» RECORDED INFORMATION
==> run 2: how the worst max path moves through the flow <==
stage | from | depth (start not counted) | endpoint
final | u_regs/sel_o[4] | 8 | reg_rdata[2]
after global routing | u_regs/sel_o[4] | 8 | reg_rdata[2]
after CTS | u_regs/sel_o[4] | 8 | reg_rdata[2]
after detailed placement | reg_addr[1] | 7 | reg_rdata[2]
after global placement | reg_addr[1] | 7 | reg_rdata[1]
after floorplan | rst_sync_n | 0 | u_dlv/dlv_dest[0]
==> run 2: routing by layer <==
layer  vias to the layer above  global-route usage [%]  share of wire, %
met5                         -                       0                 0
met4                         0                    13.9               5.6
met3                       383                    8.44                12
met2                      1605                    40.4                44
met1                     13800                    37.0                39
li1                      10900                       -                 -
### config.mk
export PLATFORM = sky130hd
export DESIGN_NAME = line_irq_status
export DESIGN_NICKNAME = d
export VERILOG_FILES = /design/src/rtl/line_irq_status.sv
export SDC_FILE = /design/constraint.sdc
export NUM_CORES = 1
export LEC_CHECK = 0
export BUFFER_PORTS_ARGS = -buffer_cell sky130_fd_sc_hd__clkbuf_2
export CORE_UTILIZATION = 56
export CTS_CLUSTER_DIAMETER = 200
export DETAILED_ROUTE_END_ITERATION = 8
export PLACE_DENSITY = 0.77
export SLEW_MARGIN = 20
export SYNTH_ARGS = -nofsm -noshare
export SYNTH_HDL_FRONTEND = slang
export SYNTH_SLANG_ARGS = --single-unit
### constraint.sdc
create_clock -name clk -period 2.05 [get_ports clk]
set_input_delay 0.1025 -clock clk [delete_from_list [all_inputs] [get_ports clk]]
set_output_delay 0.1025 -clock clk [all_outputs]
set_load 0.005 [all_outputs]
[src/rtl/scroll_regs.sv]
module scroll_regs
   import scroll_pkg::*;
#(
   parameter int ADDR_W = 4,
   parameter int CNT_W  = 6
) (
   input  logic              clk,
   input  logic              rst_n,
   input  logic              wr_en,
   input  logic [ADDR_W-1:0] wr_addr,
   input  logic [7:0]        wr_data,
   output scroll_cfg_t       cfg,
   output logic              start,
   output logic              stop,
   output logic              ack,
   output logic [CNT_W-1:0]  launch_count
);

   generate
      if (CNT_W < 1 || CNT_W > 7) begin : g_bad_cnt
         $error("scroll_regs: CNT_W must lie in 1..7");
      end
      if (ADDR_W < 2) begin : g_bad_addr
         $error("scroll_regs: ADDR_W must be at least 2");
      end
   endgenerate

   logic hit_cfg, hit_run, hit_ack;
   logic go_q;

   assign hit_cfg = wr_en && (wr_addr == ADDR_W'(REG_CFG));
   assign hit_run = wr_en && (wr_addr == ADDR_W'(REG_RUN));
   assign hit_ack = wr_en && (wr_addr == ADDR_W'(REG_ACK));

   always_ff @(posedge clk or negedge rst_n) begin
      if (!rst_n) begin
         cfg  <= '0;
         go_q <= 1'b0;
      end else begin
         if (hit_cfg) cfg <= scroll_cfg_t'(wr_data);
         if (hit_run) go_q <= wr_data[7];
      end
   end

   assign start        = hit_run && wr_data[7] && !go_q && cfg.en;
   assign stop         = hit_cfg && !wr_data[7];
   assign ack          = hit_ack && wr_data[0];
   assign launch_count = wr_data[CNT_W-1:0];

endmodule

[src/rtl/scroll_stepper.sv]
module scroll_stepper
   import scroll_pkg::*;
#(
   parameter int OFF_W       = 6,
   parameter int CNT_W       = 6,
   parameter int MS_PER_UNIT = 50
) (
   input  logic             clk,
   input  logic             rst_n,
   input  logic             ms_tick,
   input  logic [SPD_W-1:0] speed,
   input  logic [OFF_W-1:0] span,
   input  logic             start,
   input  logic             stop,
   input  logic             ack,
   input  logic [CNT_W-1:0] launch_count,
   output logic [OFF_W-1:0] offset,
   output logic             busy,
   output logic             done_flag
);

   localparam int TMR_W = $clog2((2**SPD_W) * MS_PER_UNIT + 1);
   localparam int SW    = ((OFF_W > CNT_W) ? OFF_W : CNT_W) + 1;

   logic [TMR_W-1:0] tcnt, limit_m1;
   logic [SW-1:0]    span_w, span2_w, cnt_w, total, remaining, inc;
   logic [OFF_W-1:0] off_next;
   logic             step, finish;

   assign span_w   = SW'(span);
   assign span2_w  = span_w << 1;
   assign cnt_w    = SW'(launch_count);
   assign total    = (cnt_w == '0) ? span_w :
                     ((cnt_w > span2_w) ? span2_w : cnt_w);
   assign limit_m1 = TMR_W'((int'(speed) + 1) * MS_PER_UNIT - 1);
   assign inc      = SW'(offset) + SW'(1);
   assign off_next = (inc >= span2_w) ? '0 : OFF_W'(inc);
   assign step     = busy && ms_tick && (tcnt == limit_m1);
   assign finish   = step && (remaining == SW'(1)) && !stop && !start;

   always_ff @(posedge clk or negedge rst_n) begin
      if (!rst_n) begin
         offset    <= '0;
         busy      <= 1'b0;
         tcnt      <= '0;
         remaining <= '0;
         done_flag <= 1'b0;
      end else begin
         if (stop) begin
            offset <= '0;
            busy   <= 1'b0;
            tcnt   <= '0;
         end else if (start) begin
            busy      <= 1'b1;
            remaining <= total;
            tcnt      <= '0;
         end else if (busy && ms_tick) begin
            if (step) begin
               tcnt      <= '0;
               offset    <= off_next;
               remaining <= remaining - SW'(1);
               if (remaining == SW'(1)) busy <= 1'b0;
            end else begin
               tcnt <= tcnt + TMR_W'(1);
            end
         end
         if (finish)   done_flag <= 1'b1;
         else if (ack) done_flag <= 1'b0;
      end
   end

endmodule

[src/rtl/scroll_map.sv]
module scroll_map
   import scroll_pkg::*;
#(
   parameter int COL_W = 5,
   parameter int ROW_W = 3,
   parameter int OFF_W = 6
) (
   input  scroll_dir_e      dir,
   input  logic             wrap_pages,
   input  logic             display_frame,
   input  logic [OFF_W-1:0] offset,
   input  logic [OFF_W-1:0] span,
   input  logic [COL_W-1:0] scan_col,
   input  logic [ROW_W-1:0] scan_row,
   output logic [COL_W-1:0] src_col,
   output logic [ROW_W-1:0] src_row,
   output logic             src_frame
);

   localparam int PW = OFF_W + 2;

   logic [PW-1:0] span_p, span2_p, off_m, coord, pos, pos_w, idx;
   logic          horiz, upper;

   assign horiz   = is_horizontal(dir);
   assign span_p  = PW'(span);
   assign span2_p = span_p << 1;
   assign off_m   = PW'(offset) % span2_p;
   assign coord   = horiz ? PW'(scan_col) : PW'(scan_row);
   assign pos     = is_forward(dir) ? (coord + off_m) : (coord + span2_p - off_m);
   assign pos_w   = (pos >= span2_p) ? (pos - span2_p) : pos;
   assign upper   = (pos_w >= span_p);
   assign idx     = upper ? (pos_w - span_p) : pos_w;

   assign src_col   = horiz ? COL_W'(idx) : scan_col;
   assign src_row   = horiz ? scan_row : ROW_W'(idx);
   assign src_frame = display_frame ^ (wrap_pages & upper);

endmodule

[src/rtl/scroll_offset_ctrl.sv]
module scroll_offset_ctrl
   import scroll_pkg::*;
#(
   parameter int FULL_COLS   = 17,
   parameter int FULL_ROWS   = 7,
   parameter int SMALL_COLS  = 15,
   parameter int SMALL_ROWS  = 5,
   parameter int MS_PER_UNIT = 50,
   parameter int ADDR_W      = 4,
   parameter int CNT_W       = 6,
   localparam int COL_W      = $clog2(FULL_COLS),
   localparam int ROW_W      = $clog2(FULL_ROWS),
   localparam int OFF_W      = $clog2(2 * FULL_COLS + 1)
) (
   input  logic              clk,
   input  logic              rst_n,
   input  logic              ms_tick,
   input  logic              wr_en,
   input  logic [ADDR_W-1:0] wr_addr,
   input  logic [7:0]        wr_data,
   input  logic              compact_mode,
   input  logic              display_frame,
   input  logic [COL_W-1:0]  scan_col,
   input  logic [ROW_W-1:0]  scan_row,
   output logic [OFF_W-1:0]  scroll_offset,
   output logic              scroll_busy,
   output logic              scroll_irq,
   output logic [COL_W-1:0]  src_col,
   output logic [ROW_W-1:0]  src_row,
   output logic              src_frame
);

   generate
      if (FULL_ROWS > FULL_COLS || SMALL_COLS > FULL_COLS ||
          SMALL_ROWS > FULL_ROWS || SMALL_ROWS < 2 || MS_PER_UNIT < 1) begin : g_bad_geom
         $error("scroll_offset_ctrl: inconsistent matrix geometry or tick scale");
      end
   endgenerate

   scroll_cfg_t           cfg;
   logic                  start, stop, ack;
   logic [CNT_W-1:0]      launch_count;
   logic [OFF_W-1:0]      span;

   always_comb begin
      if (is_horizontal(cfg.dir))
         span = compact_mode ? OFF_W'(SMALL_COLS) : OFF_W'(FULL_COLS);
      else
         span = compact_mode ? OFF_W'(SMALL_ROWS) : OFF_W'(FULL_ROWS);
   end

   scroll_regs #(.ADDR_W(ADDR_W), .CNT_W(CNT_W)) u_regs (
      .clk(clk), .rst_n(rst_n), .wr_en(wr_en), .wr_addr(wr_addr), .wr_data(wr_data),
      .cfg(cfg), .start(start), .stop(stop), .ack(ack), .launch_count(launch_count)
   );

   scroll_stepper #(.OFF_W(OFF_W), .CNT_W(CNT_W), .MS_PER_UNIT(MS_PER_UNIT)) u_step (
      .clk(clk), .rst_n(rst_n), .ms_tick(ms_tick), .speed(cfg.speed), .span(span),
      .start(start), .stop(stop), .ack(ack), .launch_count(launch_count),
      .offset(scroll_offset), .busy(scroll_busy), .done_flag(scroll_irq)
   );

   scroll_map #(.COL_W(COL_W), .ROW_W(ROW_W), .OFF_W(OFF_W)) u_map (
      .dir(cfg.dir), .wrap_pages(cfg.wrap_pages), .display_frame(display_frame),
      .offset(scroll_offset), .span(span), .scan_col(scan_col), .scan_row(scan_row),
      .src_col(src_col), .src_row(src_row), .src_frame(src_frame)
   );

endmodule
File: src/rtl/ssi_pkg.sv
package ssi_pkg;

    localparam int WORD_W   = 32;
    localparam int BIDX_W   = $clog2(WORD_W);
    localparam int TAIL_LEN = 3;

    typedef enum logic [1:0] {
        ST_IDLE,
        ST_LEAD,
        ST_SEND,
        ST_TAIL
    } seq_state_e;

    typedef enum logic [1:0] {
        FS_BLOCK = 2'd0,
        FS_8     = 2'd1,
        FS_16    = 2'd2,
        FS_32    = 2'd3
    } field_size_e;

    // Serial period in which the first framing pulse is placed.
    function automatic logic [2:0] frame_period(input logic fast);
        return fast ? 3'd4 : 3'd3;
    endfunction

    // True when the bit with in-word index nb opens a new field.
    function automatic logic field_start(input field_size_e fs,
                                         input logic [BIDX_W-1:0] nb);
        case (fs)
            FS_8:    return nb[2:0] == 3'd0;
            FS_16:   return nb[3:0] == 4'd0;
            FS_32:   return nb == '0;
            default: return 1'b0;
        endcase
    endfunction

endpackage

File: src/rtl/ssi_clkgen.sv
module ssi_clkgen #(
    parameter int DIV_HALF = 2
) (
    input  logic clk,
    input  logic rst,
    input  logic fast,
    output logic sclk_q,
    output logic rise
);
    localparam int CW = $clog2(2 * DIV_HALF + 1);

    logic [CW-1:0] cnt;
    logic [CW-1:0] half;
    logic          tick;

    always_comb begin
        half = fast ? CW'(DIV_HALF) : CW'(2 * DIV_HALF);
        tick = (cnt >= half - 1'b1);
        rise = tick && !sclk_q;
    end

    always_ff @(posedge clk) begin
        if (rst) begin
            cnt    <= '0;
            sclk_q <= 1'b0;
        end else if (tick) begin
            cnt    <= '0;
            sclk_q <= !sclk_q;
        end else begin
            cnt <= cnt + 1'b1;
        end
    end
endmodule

» THE TASK
What are the lines, exactly as written above, from the line with "File: src/rtl/ssi_pkg.sv" to the line with "default: return 1'b0;", both included? Output only those.

» ANSWER TO THIS EXERCISE
File: src/rtl/ssi_pkg.sv
package ssi_pkg;

    localparam int WORD_W   = 32;
    localparam int BIDX_W   = $clog2(WORD_W);
    localparam int TAIL_LEN = 3;

    typedef enum logic [1:0] {
        ST_IDLE,
        ST_LEAD,
        ST_SEND,
        ST_TAIL
    } seq_state_e;

    typedef enum logic [1:0] {
        FS_BLOCK = 2'd0,
        FS_8     = 2'd1,
        FS_16    = 2'd2,
        FS_32    = 2'd3
    } field_size_e;

    // Serial period in which the first framing pulse is placed.
    function automatic logic [2:0] frame_period(input logic fast);
        return fast ? 3'd4 : 3'd3;
    endfunction

    // True when the bit with in-word index nb opens a new field.
    function automatic logic field_start(input field_size_e fs,
                                         input logic [BIDX_W-1:0] nb);
        case (fs)
            FS_8:    return nb[2:0] == 3'd0;
            FS_16:   return nb[3:0] == 4'd0;
            FS_32:   return nb == '0;
            default: return 1'b0;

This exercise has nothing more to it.